# [What needs to be done]
Please give back only the lines below from the one containing "slack (ns) |" to the one containing "338 | 0.258 |", each repeated word for word, both ends included.
** Data extract follows **
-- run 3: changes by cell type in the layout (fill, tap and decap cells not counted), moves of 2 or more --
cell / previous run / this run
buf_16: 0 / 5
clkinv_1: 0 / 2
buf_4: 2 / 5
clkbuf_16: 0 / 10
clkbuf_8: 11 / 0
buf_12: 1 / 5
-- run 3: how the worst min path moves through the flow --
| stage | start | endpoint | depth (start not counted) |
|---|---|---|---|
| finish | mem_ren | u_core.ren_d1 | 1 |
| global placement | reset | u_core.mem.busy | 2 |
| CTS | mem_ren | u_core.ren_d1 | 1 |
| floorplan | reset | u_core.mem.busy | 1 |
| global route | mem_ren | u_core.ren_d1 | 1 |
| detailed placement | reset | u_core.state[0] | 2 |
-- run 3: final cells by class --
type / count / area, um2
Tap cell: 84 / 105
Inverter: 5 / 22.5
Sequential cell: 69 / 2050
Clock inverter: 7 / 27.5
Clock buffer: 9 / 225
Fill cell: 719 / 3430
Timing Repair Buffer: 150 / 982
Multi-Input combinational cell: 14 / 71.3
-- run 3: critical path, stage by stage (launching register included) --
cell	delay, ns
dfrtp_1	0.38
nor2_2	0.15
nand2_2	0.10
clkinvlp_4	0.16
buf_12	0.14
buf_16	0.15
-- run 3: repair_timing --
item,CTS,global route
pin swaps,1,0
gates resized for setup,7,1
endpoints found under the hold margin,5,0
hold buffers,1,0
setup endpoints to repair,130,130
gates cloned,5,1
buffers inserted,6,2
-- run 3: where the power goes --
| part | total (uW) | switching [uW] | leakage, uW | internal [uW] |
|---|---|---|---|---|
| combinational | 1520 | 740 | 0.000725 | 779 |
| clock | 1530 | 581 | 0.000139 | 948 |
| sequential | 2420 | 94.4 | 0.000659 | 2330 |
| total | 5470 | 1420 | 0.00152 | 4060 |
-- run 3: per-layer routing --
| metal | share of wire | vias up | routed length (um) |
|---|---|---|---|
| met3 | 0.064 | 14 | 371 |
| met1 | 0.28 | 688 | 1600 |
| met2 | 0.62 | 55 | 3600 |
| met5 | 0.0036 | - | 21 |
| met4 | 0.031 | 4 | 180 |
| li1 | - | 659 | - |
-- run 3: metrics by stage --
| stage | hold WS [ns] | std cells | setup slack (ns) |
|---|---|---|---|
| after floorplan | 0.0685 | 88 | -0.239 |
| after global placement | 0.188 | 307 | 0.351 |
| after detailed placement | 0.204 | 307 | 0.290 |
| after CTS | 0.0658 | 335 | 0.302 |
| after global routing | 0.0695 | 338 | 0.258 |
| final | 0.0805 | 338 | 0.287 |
<file path="src/spi_cfg_pkg.sv">
`default_nettype none

package spi_cfg_pkg;

    // Word and chip-select geometry
    localparam int SPI_DATA_W     = 8;
    localparam int SPI_MAX_SLAVES = 4;
    localparam int SPI_SEL_W      = 2;

    // Smallest serial clock period in clk cycles
    localparam logic [15:0] SPI_MIN_DIV = 16'd2;

    typedef struct packed {
        logic cpol;
        logic cpha;
    } spi_mode_t;

    typedef struct packed {
        spi_mode_t            mode;
        // Serial clock period in clk cycles
        logic [15:0]          clk_div;
        logic [SPI_SEL_W-1:0] def_sel;
    } spi_cfg_t;

    // Configuration after reset: mode 0, divide by 4, slave 0
    localparam spi_cfg_t SPI_CFG_RESET = '{
        mode:    '{cpol: 1'b0, cpha: 1'b0},
        clk_div: 16'd4,
        def_sel: '0
    };

    typedef enum logic [1:0] {
        IDLE,
        SETUP,
        TRANSFER,
        COMPLETE
    } spi_state_t;

endpackage

`default_nettype wire

</file>
<file path="src/spi_cmd_pkg.sv">
`default_nettype none

package spi_cmd_pkg;

    // Code 2'd3 is left undefined
    typedef enum logic [1:0] {
        OP_CONFIG       = 2'd0,
        OP_XFER         = 2'd1,
        OP_XFER_DEFAULT = 2'd2
    } spi_opcode_t;

    typedef struct packed {
        spi_opcode_t                        opcode;
        logic [spi_cfg_pkg::SPI_SEL_W-1:0]  sel;
        logic [spi_cfg_pkg::SPI_DATA_W-1:0] tx_data;
        spi_cfg_pkg::spi_cfg_t              cfg;
    } spi_cmd_t;

    typedef enum logic [1:0] {
        ST_OK        = 2'd0,
        ST_BAD_OP    = 2'd1,
        ST_BAD_SLAVE = 2'd2
    } spi_status_t;

    typedef struct packed {
        spi_status_t                        status;
        logic [spi_cfg_pkg::SPI_SEL_W-1:0]  sel;
        logic [spi_cfg_pkg::SPI_DATA_W-1:0] rx_data;
    } spi_rsp_t;

    // Work order from decoder to master
    typedef struct packed {
        logic [spi_cfg_pkg::SPI_SEL_W-1:0]  sel;
        logic [spi_cfg_pkg::SPI_DATA_W-1:0] tx_data;
        spi_cfg_pkg::spi_cfg_t              cfg;
    } spi_xfer_t;

    typedef enum logic {
        DEC_IDLE,
        DEC_ACK
    } dec_state_t;

    typedef enum logic [1:0] {
        RES_IDLE,
        RES_REQ,
        RES_WAIT
    } res_state_t;

endpackage

`default_nettype wire

</file>
<file path="src/spi_cmd_decoder.sv">
`timescale 1ns/10ps
`default_nettype none

module spi_cmd_decoder
    import spi_cfg_pkg::*, spi_cmd_pkg::*;
#(
    parameter int NUM_SLAVES = 4
) (
    input  logic                 clk,
    input  logic                 rst_n,
    input  spi_cmd_t             cmd,
    input  logic                 cmd_req,
    input  logic                 busy,
    input  logic                 rsp_pending,
    output logic                 cmd_ack,
    output spi_xfer_t            xfer,
    output logic                 start,
    output logic                 post,
    output spi_status_t          post_status,
    output logic [SPI_SEL_W-1:0] post_sel
);

    if (NUM_SLAVES < 1 || NUM_SLAVES > SPI_MAX_SLAVES) begin : g_num_slaves_check
        $error("spi_cmd_decoder: NUM_SLAVES out of range");
    end

    dec_state_t            state_q;
    spi_cfg_t              cfg_q;
    logic [SPI_SEL_W-1:0]  sel_q;
    logic [SPI_DATA_W-1:0] tx_q;

    logic                 accept;
    logic [SPI_SEL_W-1:0] target_sel;
    logic                 sel_ok;
    logic [15:0]          new_div;

    // One command in flight, and the previous response must be gone
    assign accept = (state_q == DEC_IDLE) && cmd_req && !busy && !rsp_pending;

    assign target_sel = (cmd.opcode == OP_XFER_DEFAULT) ? cfg_q.def_sel : cmd.sel;
    assign sel_ok     = int'(target_sel) < NUM_SLAVES;

    // Divider below the minimum would give no half period
    assign new_div = (cmd.cfg.clk_div < SPI_MIN_DIV) ? SPI_MIN_DIV : cmd.cfg.clk_div;

    assign cmd_ack = (state_q == DEC_ACK);
    assign xfer    = '{sel: sel_q, tx_data: tx_q, cfg: cfg_q};

    always_ff @(posedge clk) begin
        if (!rst_n) begin
            state_q <= DEC_IDLE;
            cfg_q   <= SPI_CFG_RESET;
            start   <= 1'b0;
            post    <= 1'b0;
        end else begin
            start <= 1'b0;
            post  <= 1'b0;
            case (state_q)
                DEC_IDLE: begin
                    if (accept) begin
                        state_q <= DEC_ACK;
                        case (cmd.opcode)
                            OP_CONFIG: begin
                                cfg_q.mode    <= cmd.cfg.mode;
                                cfg_q.clk_div <= new_div;
                                cfg_q.def_sel <= cmd.cfg.def_sel;
                                post          <= 1'b1;
                            end
                            OP_XFER, OP_XFER_DEFAULT: begin
                                if (sel_ok) begin
                                    start <= 1'b1;
                                end else begin
                                    post <= 1'b1;
                                end
                            end
                            default: begin
                                post <= 1'b1;
                            end
                        endcase
                    end
                end
                DEC_ACK: begin
                    if (!cmd_req) begin
                        state_q <= DEC_IDLE;
                    end
                end
                default: begin
                    state_q <= DEC_IDLE;
                end
            endcase
        end
    end

    // Transfer payload and the status of commands that end here
    always_ff @(posedge clk) begin
        if (accept) begin
            case (cmd.opcode)
                OP_CONFIG: begin
                    post_status <= ST_OK;
                    post_sel    <= cmd.cfg.def_sel;
                end
                OP_XFER, OP_XFER_DEFAULT: begin
                    sel_q       <= target_sel;
                    tx_q        <= cmd.tx_data;
                    post_status <= ST_BAD_SLAVE;
                    post_sel    <= target_sel;
                end
                default: begin
                    post_status <= ST_BAD_OP;
                    post_sel    <= cmd.sel;
                end
            endcase
        end
    end

endmodule

`default_nettype wire

</file>
<file path="src/spi_master.sv">
`timescale 1ns/10ps
`default_nettype none

module spi_master
    import spi_cfg_pkg::*, spi_cmd_pkg::*;
#(
    parameter int NUM_SLAVES = 4
) (
    input  logic                  clk,
    input  logic                  rst_n,
    input  spi_xfer_t             xfer,
    input  logic                  start,
    input  logic                  spi_miso,
    output logic                  busy,
    output logic                  done,
    output logic [SPI_DATA_W-1:0] rx_data,
    output logic                  spi_clk,
    output logic                  spi_mosi,
    output logic [NUM_SLAVES-1:0] spi_cs_n
);

    localparam int CNT_W = $clog2(SPI_DATA_W);

    spi_state_t state_q;
    spi_state_t state_d;

    // Captured transfer
    spi_mode_t             mode_q;
    logic [15:0]           div_q;
    logic [SPI_SEL_W-1:0]  sel_q;
    logic [SPI_DATA_W-1:0] tx_sh;
    logic [SPI_DATA_W-1:0] rx_sh;

    logic [15:0]      div_cnt;
    logic [CNT_W-1:0] bit_cnt;

    logic lead_ev;
    logic trail_ev;
    logic sample_ev;
    logic shift_ev;
    logic last_bit;

    // Leading edge at mid period, trailing edge at period end
    assign lead_ev  = (state_q == TRANSFER) && (div_cnt == (div_q >> 1) - 16'd1);
    assign trail_ev = (state_q == TRANSFER) && (div_cnt == div_q - 16'd1);

    // CPHA 1 moves data on the leading edge and samples on the trailing one
    assign sample_ev = mode_q.cpha ? trail_ev : lead_ev;
    assign shift_ev  = mode_q.cpha ? lead_ev : trail_ev;

    assign last_bit = (bit_cnt == CNT_W'(SPI_DATA_W - 1));

    always_comb begin
        state_d = state_q;
        case (state_q)
            IDLE: begin
                if (start) begin
                    state_d = SETUP;
                end
            end
            SETUP: begin
                state_d = TRANSFER;
            end
            TRANSFER: begin
                if (trail_ev && last_bit) begin
                    state_d = COMPLETE;
                end
            end
            COMPLETE: begin
                state_d = IDLE;
            end
            default: begin
                state_d = IDLE;
            end
        endcase
    end

    always_ff @(posedge clk) begin
        if (!rst_n) begin
            state_q  <= IDLE;
            mode_q   <= '0;
            div_cnt  <= '0;
            bit_cnt  <= '0;
            spi_clk  <= 1'b0;
            spi_mosi <= 1'b0;
        end else begin
            state_q <= state_d;

            // Idle clock level follows the live configuration
            if (state_q == IDLE) begin
                mode_q  <= xfer.cfg.mode;
                spi_clk <= xfer.cfg.mode.cpol;
            end else if (lead_ev) begin
                spi_clk <= ~mode_q.cpol;
            end else if (trail_ev) begin
                spi_clk <= mode_q.cpol;
            end

            if (state_q == TRANSFER) begin
                div_cnt <= trail_ev ? '0 : div_cnt + 16'd1;
                if (trail_ev) begin
                    bit_cnt <= bit_cnt + 1'b1;
                end
            end else begin
                div_cnt <= '0;
                bit_cnt <= '0;
            end

            // MSB goes out at SETUP for CPHA 0, at the first leading edge otherwise
            if (state_q == IDLE && start && !xfer.cfg.mode.cpha) begin
                spi_mosi <= xfer.tx_data[SPI_DATA_W-1];
            end else if (shift_ev) begin
                spi_mosi <= tx_sh[SPI_DATA_W-1];
            end
        end
    end

    always_ff @(posedge clk) begin
        if (state_q == IDLE) begin
            sel_q <= xfer.sel;
            div_q <= xfer.cfg.clk_div;
            if (xfer.cfg.mode.cpha) begin
                tx_sh <= xfer.tx_data;
            end else begin
                tx_sh <= {xfer.tx_data[SPI_DATA_W-2:0], 1'b0};
            end
        end else if (shift_ev) begin
            tx_sh <= {tx_sh[SPI_DATA_W-2:0], 1'b0};
        end

        if (sample_ev) begin
            rx_sh <= {rx_sh[SPI_DATA_W-2:0], spi_miso};
        end
    end

    // Selected slave held low from SETUP through COMPLETE
    always_comb begin
        spi_cs_n = '1;
        if (state_q != IDLE) begin
            for (int i = 0; i < NUM_SLAVES; i++) begin
                if (int'(sel_q) == i) begin
                    spi_cs_n[i] = 1'b0;
                end
            end
        end
    end

    assign busy    = (state_q != IDLE);
    assign done    = (state_q == COMPLETE);
    assign rx_data = rx_sh;

endmodule

`default_nettype wire

</file>
<file path="src/spi_result_unit.sv">
`timescale 1ns/10ps
`default_nettype none

module spi_result_unit
    import spi_cfg_pkg::*, spi_cmd_pkg::*;
(
    input  logic                  clk,
    input  logic                  rst_n,
    input  logic                  done,
    input  logic [SPI_DATA_W-1:0] rx_data,
    input  logic                  post,
    input  spi_status_t           post_status,
    input  logic [SPI_SEL_W-1:0]  post_sel,
    input  logic [SPI_SEL_W-1:0]  xfer_sel,
    input  logic                  rsp_ack,
    output spi_rsp_t              rsp,
    output logic                  rsp_req,
    output logic                  rsp_pending
);

    res_state_t state_q;

    always_ff @(posedge clk) begin
        if (!rst_n) begin
            state_q <= RES_IDLE;
        end else begin
            case (state_q)
                RES_IDLE: begin
                    if (done || post) begin
                        state_q <= RES_REQ;
                    end
                end
                RES_REQ: begin
                    if (rsp_ack) begin
                        state_q <= RES_WAIT;
                    end
                end
                RES_WAIT: begin
                    // Handshake ends once the host drops ack
                    if (!rsp_ack) begin
                        state_q <= RES_IDLE;
                    end
                end
                default: begin
                    state_q <= RES_IDLE;
                end
            endcase
        end
    end

    // Response register, loaded only when idle
    always_ff @(posedge clk) begin
        if (state_q == RES_IDLE) begin
            if (done) begin
                rsp <= '{status: ST_OK, sel: xfer_sel, rx_data: rx_data};
            end else if (post) begin
                rsp <= '{status: post_status, sel: post_sel, rx_data: '0};
            end
        end
    end

    assign rsp_req     = (state_q == RES_REQ);
    assign rsp_pending = (state_q != RES_IDLE);

endmodule

`default_nettype wire

</file>
<file path="src/spi_subsystem_top.sv">
`timescale 1ns/10ps
`default_nettype none

module spi_subsystem_top
    import spi_cfg_pkg::*, spi_cmd_pkg::*;
#(
    parameter int NUM_SLAVES = 4
) (
    input  logic                  clk,
    input  logic                  rst_n,
    // Host command port
    input  spi_cmd_t              cmd,
    input  logic                  cmd_req,
    output logic                  cmd_ack,
    // Host response port
    output spi_rsp_t              rsp,
    output logic                  rsp_req,
    input  logic                  rsp_ack,
    // Serial bus
    output logic                  spi_clk,
    output logic                  spi_mosi,
    input  logic                  spi_miso,
    output logic [NUM_SLAVES-1:0] spi_cs_n
);

    spi_xfer_t             xfer;
    logic                  start;
    logic                  busy;
    logic                  done;
    logic [SPI_DATA_W-1:0] rx_data;
    logic                  post;
    spi_status_t           post_status;
    logic [SPI_SEL_W-1:0]  post_sel;
    logic                  rsp_pending;

    spi_cmd_decoder #(
        .NUM_SLAVES (NUM_SLAVES)
    ) u_decoder (
        .clk         (clk),
        .rst_n       (rst_n),
        .cmd         (cmd),
        .cmd_req     (cmd_req),
        .busy        (busy),
        .rsp_pending (rsp_pending),
        .cmd_ack     (cmd_ack),
        .xfer        (xfer),
        .start       (start),
        .post        (post),
        .post_status (post_status),
        .post_sel    (post_sel)
    );

    spi_master #(
        .NUM_SLAVES (NUM_SLAVES)
    ) u_master (
        .clk      (clk),
        .rst_n    (rst_n),
        .xfer     (xfer),
        .start    (start),
        .spi_miso (spi_miso),
        .busy     (busy),
        .done     (done),
        .rx_data  (rx_data),
        .spi_clk  (spi_clk),
        .spi_mosi (spi_mosi),
        .spi_cs_n (spi_cs_n)
    );

    spi_result_unit u_result (
        .clk         (clk),
        .rst_n       (rst_n),
        .done        (done),
        .rx_data     (rx_data),
        .post        (post),
        .post_status (post_status),
        .post_sel    (post_sel),
        .xfer_sel    (xfer.sel),
        .rsp_ack     (rsp_ack),
        .rsp         (rsp),
        .rsp_req     (rsp_req),
        .rsp_pending (rsp_pending)
    );

endmodule

`default_nettype wire

</file>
** End of Data extract **
# [Answer to this task]
| stage | hold WS [ns] | std cells | setup slack (ns) |
|---|---|---|---|
| after floorplan | 0.0685 | 88 | -0.239 |
| after global placement | 0.188 | 307 | 0.351 |
| after detailed placement | 0.204 | 307 | 0.290 |
| after CTS | 0.0658 | 335 | 0.302 |
| after global routing | 0.0695 | 338 | 0.258 |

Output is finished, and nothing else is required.